`src/core/can_cmd_pkg.sv`:
```
// constants and types for the ascii service command handler
package can_cmd_pkg;
  // ascii characters
  localparam logic [7:0] CHAR_CR    = 8'h0D;
  localparam logic [7:0] CHAR_BELL  = 8'h07;
  localparam logic [7:0] CHAR_F     = 8'h46;
  localparam logic [7:0] CHAR_V     = 8'h56;
  localparam logic [7:0] CHAR_N     = 8'h4E;
  localparam logic [7:0] CHAR_R     = 8'h52;
  localparam logic [7:0] CHAR_B     = 8'h42;
  localparam logic [7:0] CHAR_T     = 8'h54;
  localparam logic [7:0] CHAR_Z     = 8'h5A;
  localparam logic [7:0] CHAR_ZERO  = 8'h30;
  localparam logic [7:0] CHAR_A_HEX = 8'h37;
  localparam logic [3:0] NIBBLE_TEN = 4'h0A;
  // error counter thresholds
  localparam logic [8:0] WARN_LIMIT    = 9'h05F;
  localparam logic [8:0] PASSIVE_LIMIT = 9'h07F;
  localparam logic [8:0] BUSOFF_LIMIT  = 9'h0FF;
  // status byte bit positions
  localparam int ST_FLAG   = 0;
  localparam int ST_RXWARN = 1;
  localparam int ST_TXWARN = 2;
  localparam int ST_RXPASS = 3;
  localparam int ST_TXPASS = 4;
  localparam int ST_BUSOFF = 5;
  localparam int ST_OVF1   = 6;
  localparam int ST_OVF0   = 7;
  // wishbone register byte addresses
  localparam logic [7:0] ADDR_CTRL   = 8'h00;
  localparam logic [7:0] ADDR_STATUS = 8'h04;
  localparam logic [7:0] ADDR_IRQ    = 8'h08;
  localparam logic [7:0] ADDR_MASK   = 8'h0C;
  localparam logic [7:0] ADDR_VER    = 8'h10;
  localparam logic [7:0] ADDR_SERIAL = 8'h14;
  // control register fields
  localparam int CTRL_OPEN = 0;
  localparam int CTRL_BOOT = 1;
  // interrupt bit positions
  localparam int IRQ_RESET  = 0;
  localparam int IRQ_BOOT   = 1;
  localparam int IRQ_BADCMD = 2;
  localparam int IRQ_TX     = 3;
  localparam int IRQ_WIDTH  = 4;
  // reply buffer, big enough for the whole bootloader banner
  localparam int REPLY_MAX = 64;
  localparam logic [5:0] LEN_ZERO = 6'h00;
  localparam logic [5:0] LEN_ONE  = 6'h01;
  localparam logic [5:0] LEN_TWO  = 6'h02;
  localparam logic [5:0] LEN_BOOT = 6'h23;
  localparam int BOOT_TEXT_LEN = 35;
  // led single flash: period and on time in ms
  localparam int FLASH_PERIOD_MS = 1000;
  localparam int FLASH_ON_MS     = 200;
  localparam int CLK_HZ          = 25000000;
  localparam int MS_CYCLES       = CLK_HZ / 1000;
  // length of an extended transmit command: T + 8 id + length digit
  localparam logic [4:0] EXT_HDR_LEN = 5'h0A;
  typedef enum logic [1:0] {
    P_IDLE  = 2'b00,
    P_LOAD  = 2'b01,
    P_SEND  = 2'b11,
    P_LOCK  = 2'b10
  } proc_state_t;
endpackage : can_cmd_pkg

```
`src/core/reply_if.sv`:
```
// reply byte stream between command core and transmitter
`timescale 1ns/10ps
interface reply_if;
  logic [7:0] data;
  logic       valid;
  logic       ready;
  logic       busy;
  modport core (output data, output valid, input ready, input busy);
  modport tx   (input data, input valid, output ready, output busy);
endinterface : reply_if

```
`src/core/can_service_cmds.sv`:
```
// ascii service command interpreter with wishbone registers
//
// Added by the designer: the Wishbone register port and the address map.
`timescale 1ns/10ps
module can_service_cmds
#(
  parameter logic [7:0]  HW_VERSION = 8'h10,
  parameter logic [7:0]  FW_VERSION = 8'h10,
  // arbitrary serial characters
  parameter logic [31:0] SERIAL_NUM = 32'h4130_3031,
  parameter int          FLASH_PERIOD_CYCLES =
                           can_cmd_pkg::FLASH_PERIOD_MS * can_cmd_pkg::MS_CYCLES,
  parameter int          FLASH_ON_CYCLES =
                           can_cmd_pkg::FLASH_ON_MS * can_cmd_pkg::MS_CYCLES
)
(
  input  wire logic        clk,
  input  wire logic        sys_rst,
  input  wire logic        clkEn,
  input  wire logic [7:0]  rxData,
  input  wire logic        rxValid,
  output logic [7:0]       txData,
  output logic             txValid,
  input  wire logic        txReady,
  input  wire logic [8:0]  rxErrCount,
  input  wire logic [8:0]  txErrCount,
  input  wire logic        warnFlag1,
  input  wire logic        warnFlag2,
  input  wire logic        rxOverflow0,
  input  wire logic        rxOverflow1,
  input  wire logic        txDone,
  input  wire logic        txOk,
  output logic             txStart,
  output logic             ctrlRestart,
  output logic             bootMode,
  output logic             redLed,
  output logic             irq,
  input  wire logic [7:0]  wb_adr_i,
  input  wire logic [31:0] wb_dat_i,
  output logic [31:0]      wb_dat_o,
  input  wire logic [3:0]  wb_sel_i,
  input  wire logic        wb_we_i,
  input  wire logic        wb_cyc_i,
  input  wire logic        wb_stb_i,
  output logic             wb_ack_o
);
  // ************************************************************
  // status byte
  // ************************************************************
  logic [7:0] canControllerStatusByte;

  always_comb
  begin
    canControllerStatusByte = 8'h00;
    canControllerStatusByte[can_cmd_pkg::ST_FLAG]   = warnFlag1 | warnFlag2;
    canControllerStatusByte[can_cmd_pkg::ST_RXWARN] =
      (rxErrCount > can_cmd_pkg::WARN_LIMIT) && (rxErrCount <= can_cmd_pkg::PASSIVE_LIMIT);
    canControllerStatusByte[can_cmd_pkg::ST_TXWARN] = txErrCount > can_cmd_pkg::WARN_LIMIT;
    canControllerStatusByte[can_cmd_pkg::ST_RXPASS] = rxErrCount > can_cmd_pkg::PASSIVE_LIMIT;
    canControllerStatusByte[can_cmd_pkg::ST_TXPASS] = txErrCount > can_cmd_pkg::PASSIVE_LIMIT;
    canControllerStatusByte[can_cmd_pkg::ST_BUSOFF] = txErrCount > can_cmd_pkg::BUSOFF_LIMIT;
    canControllerStatusByte[can_cmd_pkg::ST_OVF1]   = rxOverflow1;
    canControllerStatusByte[can_cmd_pkg::ST_OVF0]   = rxOverflow0;
  end

  function automatic logic [7:0] hexChar(input logic [3:0] n);
    hexChar = (n < can_cmd_pkg::NIBBLE_TEN) ? (can_cmd_pkg::CHAR_ZERO + {4'h0, n})
                                            : (can_cmd_pkg::CHAR_A_HEX + {4'h0, n});
  endfunction : hexChar

  // ************************************************************
  // command parser and reply buffer
  // ************************************************************
  reply_if rep ();

  logic [7:0]                reply [can_cmd_pkg::REPLY_MAX];
  logic [7:0]                next_reply [can_cmd_pkg::REPLY_MAX];
  logic [5:0]                replyLen, next_replyLen, replyIdx, next_replyIdx;
  logic [7:0]                cmdFirst, next_cmdFirst;
  logic [4:0]                cmdLen, next_cmdLen;
  logic                      cmdOver, next_cmdOver;
  can_cmd_pkg::proc_state_t  state, next_state;
  logic                      next_txStart, next_ctrlRestart, next_bootMode;
  logic                      txPending, next_txPending;
  logic                      channelOpen, evReset, evBoot, evBad, evTx;
  logic [7:0]                bootMsg [can_cmd_pkg::REPLY_MAX];
  logic [8*can_cmd_pkg::BOOT_TEXT_LEN-1:0] bootText;

  // banner and prompt in full, each line closed by a carriage return
  assign bootText = "Entering Bootloader Mode...\015Boot:>\015";

  always_comb
  begin
    bootMsg = '{default: 8'h00};
    for (int i = 0; i < can_cmd_pkg::BOOT_TEXT_LEN; i++)
    begin
      bootMsg[i] = bootText[8*can_cmd_pkg::BOOT_TEXT_LEN-1-8*i -: 8];
    end
  end

  always_comb
  begin
    next_reply       = reply;
    next_replyLen    = replyLen;
    next_replyIdx    = replyIdx;
    next_cmdFirst    = cmdFirst;
    next_cmdLen      = cmdLen;
    next_cmdOver     = cmdOver;
    next_state       = state;
    next_txStart     = 1'b0;
    next_ctrlRestart = 1'b0;
    next_bootMode    = bootMode;
    next_txPending   = txPending;
    evReset          = 1'b0;
    evBoot           = 1'b0;
    evBad            = 1'b0;
    evTx             = 1'b0;
    unique case (state)
      can_cmd_pkg::P_IDLE:
      begin
        if (txPending && txDone)
        begin
          next_txPending = 1'b0;
          evTx           = 1'b1;
          next_reply[0]  = txOk ? can_cmd_pkg::CHAR_Z : can_cmd_pkg::CHAR_BELL;
          next_reply[1]  = can_cmd_pkg::CHAR_CR;
          next_replyLen  = txOk ? can_cmd_pkg::LEN_TWO : can_cmd_pkg::LEN_ONE;
          next_replyIdx  = can_cmd_pkg::LEN_ZERO;
          next_state     = can_cmd_pkg::P_SEND;
        end
        else if (rxValid && rxData != can_cmd_pkg::CHAR_CR)
        begin
          if (cmdLen == 5'h00)
          begin
            next_cmdFirst = rxData;
          end
          if (cmdLen == 5'h1F)
          begin
            next_cmdOver = 1'b1;
          end
          else
          begin
            next_cmdLen = cmdLen + 5'h01;
          end
        end
        else if (rxValid)
        begin
          next_state = can_cmd_pkg::P_LOAD;
        end
      end
      can_cmd_pkg::P_LOAD:
      begin
        next_replyIdx = can_cmd_pkg::LEN_ZERO;
        next_cmdLen   = 5'h00;
        next_cmdOver  = 1'b0;
        next_state    = can_cmd_pkg::P_SEND;
        next_reply[0] = can_cmd_pkg::CHAR_BELL;
        next_replyLen = can_cmd_pkg::LEN_ONE;
        // anything other than these answers bell
        if (!cmdOver && cmdLen == 5'h01 && cmdFirst == can_cmd_pkg::CHAR_F)
        begin
          next_reply[0] = hexChar(canControllerStatusByte[7:4]);
          next_reply[1] = hexChar(canControllerStatusByte[3:0]);
          next_reply[2] = can_cmd_pkg::CHAR_CR;
          next_replyLen = 6'h03;
        end
        else if (!cmdOver && cmdLen == 5'h01 && cmdFirst == can_cmd_pkg::CHAR_V)
        begin
          next_reply[0] = can_cmd_pkg::CHAR_V;
          next_reply[1] = hexChar(HW_VERSION[7:4]);
          next_reply[2] = hexChar(HW_VERSION[3:0]);
          next_reply[3] = hexChar(FW_VERSION[7:4]);
          next_reply[4] = hexChar(FW_VERSION[3:0]);
          next_reply[5] = can_cmd_pkg::CHAR_CR;
          next_replyLen = 6'h06;
        end
        else if (!cmdOver && cmdLen == 5'h01 && cmdFirst == can_cmd_pkg::CHAR_N)
        begin
          next_reply[0] = can_cmd_pkg::CHAR_N;
          next_reply[1] = SERIAL_NUM[31:24];
          next_reply[2] = SERIAL_NUM[23:16];
          next_reply[3] = SERIAL_NUM[15:8];
          next_reply[4] = SERIAL_NUM[7:0];
          next_reply[5] = can_cmd_pkg::CHAR_CR;
          next_replyLen = 6'h06;
        end
        else if (!cmdOver && cmdLen == 5'h01 && cmdFirst == can_cmd_pkg::CHAR_R)
        begin
          next_ctrlRestart = 1'b1;
          evReset          = 1'b1;
          next_reply[0]    = can_cmd_pkg::CHAR_CR;
        end
        else if (!cmdOver && cmdLen == 5'h01 && cmdFirst == can_cmd_pkg::CHAR_B)
        begin
          next_bootMode = 1'b1;
          evBoot        = 1'b1;
          next_reply    = bootMsg;
          next_replyLen = can_cmd_pkg::LEN_BOOT;
        end
        else if (!cmdOver && cmdFirst == can_cmd_pkg::CHAR_T && channelOpen &&
                 cmdLen >= can_cmd_pkg::EXT_HDR_LEN && !txPending)
        begin
          // only with channel open; reply waits for outcome
          next_txStart   = 1'b1;
          next_txPending = 1'b1;
          next_replyLen  = can_cmd_pkg::LEN_ZERO;
          next_state     = can_cmd_pkg::P_IDLE;
        end
        else
        begin
          evBad = 1'b1;
        end
      end
      can_cmd_pkg::P_SEND:
      begin
        if (replyIdx == replyLen)
        begin
          // leave only once the last byte has gone out
          if (!rep.busy)
          begin
            // bootloader is left only by sys_rst
            next_state = bootMode ? can_cmd_pkg::P_LOCK : can_cmd_pkg::P_IDLE;
          end
        end
        else if (rep.ready)
        begin
          next_replyIdx = replyIdx + 6'h01;
        end
      end
      can_cmd_pkg::P_LOCK:
      begin
        next_state = can_cmd_pkg::P_LOCK;
      end
    endcase
  end

  assign rep.valid = (state == can_cmd_pkg::P_SEND) && (replyIdx != replyLen);
  assign rep.data  = reply[replyIdx];

  always_ff @(posedge clk)
  begin
    if (sys_rst)
    begin
      for (int i = 0; i < can_cmd_pkg::REPLY_MAX; i++)
      begin
        reply[i] <= 8'h00;
      end
      replyLen    <= can_cmd_pkg::LEN_ZERO;
      replyIdx    <= can_cmd_pkg::LEN_ZERO;
      cmdFirst    <= 8'h00;
      cmdLen      <= 5'h00;
      cmdOver     <= 1'b0;
      state       <= can_cmd_pkg::P_IDLE;
      txStart     <= 1'b0;
      ctrlRestart <= 1'b0;
      bootMode    <= 1'b0;
      txPending   <= 1'b0;
    end
    else if (clkEn)
    begin
      reply       <= next_reply;
      replyLen    <= next_replyLen;
      replyIdx    <= next_replyIdx;
      cmdFirst    <= next_cmdFirst;
      cmdLen      <= next_cmdLen;
      cmdOver     <= next_cmdOver;
      state       <= next_state;
      txStart     <= next_txStart;
      ctrlRestart <= next_ctrlRestart;
      bootMode    <= next_bootMode;
      txPending   <= next_txPending;
    end
  end

  reply_sender u_sender
  (
    .clk     (clk),
    .sys_rst (sys_rst),
    .clkEn   (clkEn),
    .rep     (rep.tx),
    .txData  (txData),
    .txValid (txValid),
    .txReady (txReady)
  );

  // ************************************************************
  // red indicator
  // ************************************************************
  logic [31:0] flashCount, next_flashCount;
  logic        next_redLed;

  always_comb
  begin
    next_flashCount = (flashCount >= FLASH_PERIOD_CYCLES - 1) ? 32'h0000_0000
                                                              : flashCount + 32'h0000_0001;
    next_redLed = 1'b0;
    if (canControllerStatusByte[can_cmd_pkg::ST_BUSOFF])
    begin
      next_redLed = 1'b1;
    end
    else if (canControllerStatusByte[can_cmd_pkg::ST_RXPASS] |
             canControllerStatusByte[can_cmd_pkg::ST_TXPASS])
    begin
      next_redLed = flashCount < FLASH_ON_CYCLES;
    end
  end

  always_ff @(posedge clk)
  begin
    if (sys_rst)
    begin
      flashCount <= 32'h0000_0000;
      redLed     <= 1'b0;
    end
    else if (clkEn)
    begin
      flashCount <= next_flashCount;
      redLed     <= next_redLed;
    end
  end

  // ************************************************************
  // wishbone registers and interrupt
  // ************************************************************
  logic                              ctrlOpen, next_ctrlOpen, next_ack;
  logic [can_cmd_pkg::IRQ_WIDTH-1:0] irqStatus, next_irqStatus, irqMask, next_irqMask;
  logic [31:0]                       next_datO;
  logic                              wbWrite;
  logic [3:0]                        events;

  assign channelOpen = ctrlOpen;
  assign wbWrite     = wb_cyc_i && wb_stb_i && wb_we_i && !wb_ack_o && wb_sel_i[0];
  assign events      = {evTx, evBad, evBoot, evReset};
  assign irq         = |(irqStatus & irqMask);

  always_comb
  begin
    next_ack       = wb_cyc_i && wb_stb_i && !wb_ack_o;
    next_ctrlOpen  = ctrlOpen;
    next_irqMask   = irqMask;
    next_irqStatus = irqStatus;
    next_datO      = 32'h0000_0000;
    if (wbWrite && wb_adr_i == can_cmd_pkg::ADDR_CTRL)
    begin
      next_ctrlOpen = wb_dat_i[can_cmd_pkg::CTRL_OPEN];
    end
    if (wbWrite && wb_adr_i == can_cmd_pkg::ADDR_MASK)
    begin
      next_irqMask = wb_dat_i[can_cmd_pkg::IRQ_WIDTH-1:0];
    end
    if (wbWrite && wb_adr_i == can_cmd_pkg::ADDR_IRQ)
    begin
      next_irqStatus = irqStatus & ~wb_dat_i[can_cmd_pkg::IRQ_WIDTH-1:0];
    end
    // a new event wins over a clear in the same cycle
    next_irqStatus = next_irqStatus | (clkEn ? events : 4'h0);
    unique case (wb_adr_i)
      can_cmd_pkg::ADDR_CTRL:   next_datO = {30'h0, bootMode, ctrlOpen};
      can_cmd_pkg::ADDR_STATUS: next_datO = {24'h00_0000, canControllerStatusByte};
      can_cmd_pkg::ADDR_IRQ:    next_datO = {28'h000_0000, irqStatus};
      can_cmd_pkg::ADDR_MASK:   next_datO = {28'h000_0000, irqMask};
      can_cmd_pkg::ADDR_VER:    next_datO = {16'h0000, HW_VERSION, FW_VERSION};
      can_cmd_pkg::ADDR_SERIAL: next_datO = SERIAL_NUM;
      default:                  next_datO = 32'h0000_0000;
    endcase
  end

  always_ff @(posedge clk)
  begin
    if (sys_rst)
    begin
      wb_ack_o  <= 1'b0;
      wb_dat_o  <= 32'h0000_0000;
      ctrlOpen  <= 1'b0;
      irqMask   <= 4'h0;
      irqStatus <= 4'h0;
    end
    else
    begin
      wb_ack_o  <= next_ack;
      wb_dat_o  <= next_datO;
      ctrlOpen  <= next_ctrlOpen;
      irqMask   <= next_irqMask;
      irqStatus <= next_irqStatus;
    end
  end
endmodule : can_service_cmds

```
`src/core/reply_sender.sv`:
```
// serialises one reply byte at a time onto the byte output
`timescale 1ns/10ps
module reply_sender
(
  input  wire logic    clk,
  input  wire logic    sys_rst,
  input  wire logic    clkEn,
  reply_if.tx          rep,
  output logic [7:0]   txData,
  output logic         txValid,
  input  wire logic    txReady
);
  logic [7:0] next_txData;
  logic       next_txValid;

  // stalls the core while the host side is not ready
  assign rep.ready = !txValid || txReady;
  assign rep.busy  = txValid;

  always_comb
  begin
    next_txData  = txData;
    next_txValid = txValid;
    if (txValid && txReady)
    begin
      next_txValid = 1'b0;
    end
    if (rep.valid && rep.ready)
    begin
      next_txData  = rep.data;
      next_txValid = 1'b1;
    end
  end

  always_ff @(posedge clk)
  begin
    if (sys_rst)
    begin
      txData  <= 8'h00;
      txValid <= 1'b0;
    end
    else if (clkEn)
    begin
      txData  <= next_txData;
      txValid <= next_txValid;
    end
  end
endmodule : reply_sender

```
`config.mk`:
```
export PLATFORM = sky130hd
export DESIGN_NAME = can_service_cmds
export DESIGN_NICKNAME = d
export VERILOG_FILES = /design/src/core/can_cmd_pkg.sv /design/src/core/reply_if.sv /design/src/core/can_service_cmds.sv /design/src/core/reply_sender.sv
export SDC_FILE = /design/constraint.sdc
export NUM_CORES = 1
export LEC_CHECK = 0
export BUFFER_PORTS_ARGS = -buffer_cell sky130_fd_sc_hd__buf_4
export CORE_UTILIZATION = 57
export CTS_BUF_LIST = sky130_fd_sc_hd__clkbuf_2 sky130_fd_sc_hd__clkbuf_4 sky130_fd_sc_hd__clkbuf_8
export DETAILED_ROUTE_END_ITERATION = 8
export HOLD_SLACK_MARGIN = 0.02
export PLACE_DENSITY = 0.82
export SYNTH_ARGS = -nofsm -noshare
export SYNTH_HDL_FRONTEND = slang
export SYNTH_SLANG_ARGS = --single-unit
```
`constraint.sdc`:
```
create_clock -name clk -period 2.49 [get_ports clk]
set_input_delay 0.498 -clock clk [delete_from_list [all_inputs] [get_ports clk]]
set_output_delay 0.498 -clock clk [all_outputs]
set_load 0.02 [all_outputs]
```
==> summary.txt <==
Status
  • Outcome: complete, no violations

GRT
  • Grt total ovfl: 0
  • Antenna violations before repair: 0
  • Vias in the first global route: 5,975
  • Global-route wire length before repair: 28.21 mm
  • Largest net degree at the start of global routing: 47
  • Total Routing Usage GR: 30.87%

Yosys
  • Mapped Area: 0.006528 mm2
  • Syn Inst Count: 807
  • Top-area cell type share of the netlist area: 35.58%
  • Synth unique cells: 78
  • Number of synthesized flops with an enable pin: 0
  • FFs w/ async S/R, synth: 0%
  • Avg Cell Area, Syn: 8.089 um2
  • Post-synthesis sequential area ratio: 35.58%
  • Synth area leaders: dfxtp_1 36%, nor2_1 6.0%, nand2_1 4.1%
  • Flops & latches, synth: 116
  • Yosys warns: 0
  • Most used flip-flop cell after synthesis: dfxtp_1
  • Synth area leader: dfxtp_1

Pwr
  • Share of total power in the clock network: 40.2%
  • Sw frac: 27.98%
  • P_sw: 0.001303 W
  • Comb pwr share: 16.6%
  • Power per cell area: 605.6 mW/mm2
  • VDD IR-drop max: 0.0007379 V
  • Sequential Power Share: 43.2%
  • P_int: 0.003353 W
  • P_leak: 2.972 nW

Clock tree
  • Post-CTS sizing: 0
  • CTS tree: built
  • Clock Sinks: 116
  • Post-CTS setup buffers: 0
  • Clock-pin transition on the worst setup and hold timing paths: 0.07 ns
  • # hold bufs at CTS: 0
  • Max clock buf depth: 2
  • CTS buffer count: 17
  • H-tree depth: 4
  • Clk Latency, worst-skew pair: 0.45 ns
  • Clock root buffer master: clkbuf_8

Floorplanning
  • Core Area: 0.01098 mm2
  • I/O pins: 131
  • Die area: 0.01188 mm2
  • Die width: 109.0 um
  • Starting density of the core: 59.43%
  • Row cnt: 38
  • Die height: 109.0 um

Route
  • Top layer in use: met4
  • Vias per cell: 6.213
  • Metal2 WL: 8.505 mm
  • Via count: 6,430
  • Met3 wire length: 1.531 mm
  • Routed Antenna Nets: 0
  • DRC: 0
  • Initial DRC Count: 520
  • Final WL: 17.48 mm
  • M1 WL: 7.059 mm
  • Routed WL per cell: 16.89 um
  • First-pass DRT Iterations: 6

Timing
  • Count of final hold-check violations: 0
  • Max Clock Skew: 0.007445 ns
  • Worst-Margin Slew: 0.8713 ns
  • Fin Setup TNS: 0 ns
  • Fin crit share: 90.80%
  • Max_slew headroom: 41.10%
  • Min Hold Slack: 0.2915 ns
  • Final Setup Violations: 0
  • RSZ-0062 raised after global routing: false
  • Max frequency: 442.3 MHz
  • Fin. max-slew vios: 0
  • Crit path setup slack, layout: 0.2290 ns
  • Final min period: 2.261 ns

Final layout
  • Layout cells sized above 1: 19.66%
  • ANT cells: 0
  • Area delta synth->final: 17.77%
  • Cell area after layout: 0.007687 mm2
  • Fin nets: 975

Critical path
  • Worst path cell trace: or4_1 > a311oi_1 > o221ai_1 > a21o_1 > buf_4 > nor2_1
  • Worst setup SP type: register
  • Worst EP required: 2.88 ns
  • Worst Path Max Fanout: 16
  • Worst path slowest cell: or4_1
  • CP Class: register to register
  • CP Buf/Inv Count: 1
  • Critical Path AT: 2.65 ns
  • Max incr delay on CP: 0.53 ns
  • Crit path max-delay family: compound AO/OA/AOI/OAI gates
  • Crit path capture type: register

Worst hold path
  • Worst min path class: input pin to register

Place
  • RD Place Congestion: 0.9092
  • Input/output buffers: 71
  • Post-DP HPWL: 12.49 mm
  • Cell Area, Placed: 0.007258 mm2
  • Place WS: 0.2404 ns

Job
  • Total of max-cap violations: 0
## power by group through the flow
stage	sequential (W)	clock (W)	combinational [W]
CTS	0.00201	0.00190	0.000754
global route	0.00202	0.00199	0.000831
floorplan	0.00200	0	0.000547
global placement	0.00205	0	0.000723
detailed placement	0.00205	0	0.000748
finish	0.00201	0.00187	0.000772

** Problem **
Going through the listing above, copy out every line that has the string "Routed".

** Solution to this problem **
  • Routed Antenna Nets: 0
  • Routed WL per cell: 16.89 um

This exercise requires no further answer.